Just before leaving Venezuela to fly back to Brazil, Brazilian president Luiz Inácio Lula da Silva commented on the proposed agreement to put an end to the political crisis in Honduras. Lula pointed out that Brazil did the right thing when it decided to shelter ousted president Manuel Zelaya in its embassy, in Tegucigalpa.
"I said that he was our guest, that he was in our house and nobody would to take him from there. Brazil did the right thing in taking this position and at the end the truth prevailed. Brazil acted in a way that any other country in the world would have acted," said Lula when leaving the El Tigre's area, 450 kilometers (280 miles) from Caracas, where, with Venezuelan president Hugo Chavez he took part in the first soy harvest ever in Venezuelan territory.

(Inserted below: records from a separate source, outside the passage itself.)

## src/rtl/mem_access_stage_pkg.sv

```systemverilog
// Shared pipeline definitions for the memory-access stage: FSM encoding,
// default bus timeout, write-back select codes and address helpers.
package mem_access_stage_pkg;

    localparam logic [1:0] ST_IDLE = 2'd0;
    localparam logic [1:0] ST_BUSY = 2'd1;
    localparam logic [1:0] ST_DONE = 2'd2;

    localparam int DEFAULT_TIMEOUT = 15;

    // RegDst selects which field names the destination register
    localparam logic [1:0] REGDST_RT = 2'd0;
    localparam logic [1:0] REGDST_RD = 2'd1;
    localparam logic [1:0] REGDST_RA = 2'd2;

    // MemtoReg selects the write-back data source
    localparam logic [1:0] MEMTOREG_ALU = 2'd0;
    localparam logic [1:0] MEMTOREG_MEM = 2'd1;
    localparam logic [1:0] MEMTOREG_PC  = 2'd2;

    typedef struct packed {
        logic [31:0] addr;
        logic [31:0] wdata;
        logic        we;
    } mem_access_t;

    function automatic logic [31:0] word_align(input logic [31:0] byte_addr);
        return byte_addr & 32'hFFFF_FFFC;
    endfunction

    function automatic logic is_misaligned(input logic [31:0] byte_addr);
        return (byte_addr[1:0] != 2'b00);
    endfunction

endpackage

```

## src/rtl/mem_access_stage_timeout_counter.sv

```systemverilog
// Counts bus wait cycles; expired is high during the last allowed wait cycle
// so the owner can leave BUSY on that same edge.
module mem_timeout_counter
    import mem_access_stage_pkg::*;
#(
    parameter int TIMEOUT = DEFAULT_TIMEOUT
) (
    input  logic clk,
    input  logic reset,
    input  logic clear,
    input  logic enable,
    output logic expired
);

    localparam int CW = (TIMEOUT < 2) ? 1 : $clog2(TIMEOUT);

    logic [CW-1:0] count_reg;

    always_ff @(posedge clk or negedge reset) begin
        if (!reset) begin
            count_reg <= '0;
        end else if (clear) begin
            count_reg <= '0;
        end else if (enable && !expired) begin
            count_reg <= count_reg + CW'(1);
        end
    end

    assign expired = (count_reg == CW'(TIMEOUT - 1));

endmodule

```

## src/rtl/mem_access_stage.sv

```systemverilog
// MEM pipeline stage: passes EX/MEM fields to MEM/WB and runs a stalling
// IDLE/BUSY/DONE handshake with the data bus for loads and stores.
module mem_access_stage
    import mem_access_stage_pkg::*;
#(
    parameter int TIMEOUT = DEFAULT_TIMEOUT
) (
    input  logic        clk,
    input  logic        reset,
    input  logic        validin,
    input  logic [4:0]  Rtin,
    input  logic [4:0]  Rdin,
    input  logic [31:0] PCplusin,
    input  logic [31:0] ALUresultin,
    input  logic [31:0] wdatain,
    input  logic        MemRdin,
    input  logic        MemWrin,
    input  logic [1:0]  RegDstin,
    input  logic        RegWrin,
    input  logic [1:0]  MemtoRegin,
    output logic        mem_req,
    output logic        mem_we,
    output logic [31:0] mem_addr,
    output logic [31:0] mem_wdata,
    input  logic [31:0] mem_rdata,
    input  logic        mem_ack,
    output logic [4:0]  Rtout,
    output logic [4:0]  Rdout,
    output logic [31:0] PCplusout,
    output logic [31:0] rdataout,
    output logic [31:0] ALUresultout,
    output logic [1:0]  RegDstout,
    output logic        RegWrout,
    output logic [1:0]  MemtoRegout,
    output logic        stall,
    output logic        misalign,
    output logic        bus_err
);

    logic [1:0]   state_reg;
    logic [1:0]   state_next;
    mem_access_t  access_reg;
    logic [31:0]  rdata_reg;
    logic         err_reg;

    logic mem_op;
    logic bad_addr;
    logic start;
    logic in_busy;
    logic expired;

    assign mem_op   = validin & (MemRdin | MemWrin);
    assign bad_addr = is_misaligned(ALUresultin);
    assign start    = (state_reg == ST_IDLE) & mem_op & ~bad_addr;
    assign in_busy  = (state_reg == ST_BUSY);

    // Wait counter only runs in BUSY; any other state holds it cleared.
    mem_timeout_counter #(
        .TIMEOUT (TIMEOUT)
    ) u_timeout (
        .clk     (clk),
        .reset   (reset),
        .clear   (~in_busy),
        .enable  (in_busy & ~mem_ack),
        .expired (expired)
    );

    always_comb begin
        state_next = state_reg;
        case (state_reg)
            ST_IDLE: if (start) state_next = ST_BUSY;
            ST_BUSY: if (mem_ack || expired) state_next = ST_DONE;
            ST_DONE: state_next = ST_IDLE;
            default: state_next = ST_IDLE;
        endcase
    end

    always_ff @(posedge clk or negedge reset) begin
        if (!reset) begin
            state_reg  <= ST_IDLE;
            access_reg <= '0;
            rdata_reg  <= '0;
            err_reg    <= 1'b0;
        end else begin
            state_reg <= state_next;
            case (state_reg)
                ST_IDLE: begin
                    if (start) begin
                        access_reg.addr  <= ALUresultin;
                        access_reg.wdata <= wdatain;
                        access_reg.we    <= MemWrin;
                        err_reg          <= 1'b0;
                    end
                end
                ST_BUSY: begin
                    // An ack on the expiring cycle still wins over the timeout.
                    if (mem_ack) begin
                        rdata_reg <= access_reg.we ? 32'd0 : mem_rdata;
                        err_reg   <= 1'b0;
                    end else if (expired) begin
                        rdata_reg <= 32'd0;
                        err_reg   <= 1'b1;
                    end
                end
                ST_DONE: err_reg <= 1'b0;
                default: err_reg <= 1'b0;
            endcase
        end
    end

    assign mem_req   = in_busy;
    assign mem_we    = in_busy & access_reg.we;
    assign mem_addr  = word_align(access_reg.addr);
    assign mem_wdata = access_reg.wdata;

    // Upstream registers are frozen by stall, so the inputs still describe
    // the same instruction when DONE forwards them.
    assign Rtout        = Rtin;
    assign Rdout        = Rdin;
    assign PCplusout    = PCplusin;
    assign ALUresultout = ALUresultin;
    assign RegDstout    = RegDstin;
    assign MemtoRegout  = MemtoRegin;

    always_comb begin
        stall    = 1'b0;
        misalign = 1'b0;
        bus_err  = 1'b0;
        RegWrout = 1'b0;
        rdataout = 32'd0;
        case (state_reg)
            ST_IDLE: begin
                if (!mem_op) begin
                    RegWrout = RegWrin & validin;
                end else if (bad_addr) begin
                    misalign = 1'b1;
                end else begin
                    stall = 1'b1;
                end
            end
            ST_BUSY: stall = 1'b1;
            ST_DONE: begin
                bus_err  = err_reg;
                RegWrout = RegWrin & ~err_reg;
                rdataout = rdata_reg;
            end
            default: stall = 1'b0;
        endcase
    end

endmodule

```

The Brazilian president stated also that the lesson that this episode teaches us is that "nobody accepts another military coup d'état." Lula added that he hopes now the accord will be accepted and implemented by both parties.
"There was an agreement and I hope that it will be kept. Micheletti (Roberto Micheletti, head of the de-facto government) discovered that it is not possible to govern against the will of the majority. When you have the majority it's already hard, when all it's against you is much harder," he said.
According to Lula, Brazil's Foreign Relations minister, Celso Amorim, talked Thursday, October 29, to Honduras's deposed president Manuel Zelaya and he expressed his satisfaction with the accord.
The president of Venezuela, Hugo Chavez, also commented on the agreement and said he was hoping that the president of the United States, Barack Obama, would put pressure so that the parts comply with the agreement.
Chavez revealed that Zelaya had talked to the Venezuelan vice-chancellor Francisco Arias to whom he confided that he was hopeful everything would be solved in 48 hours or less.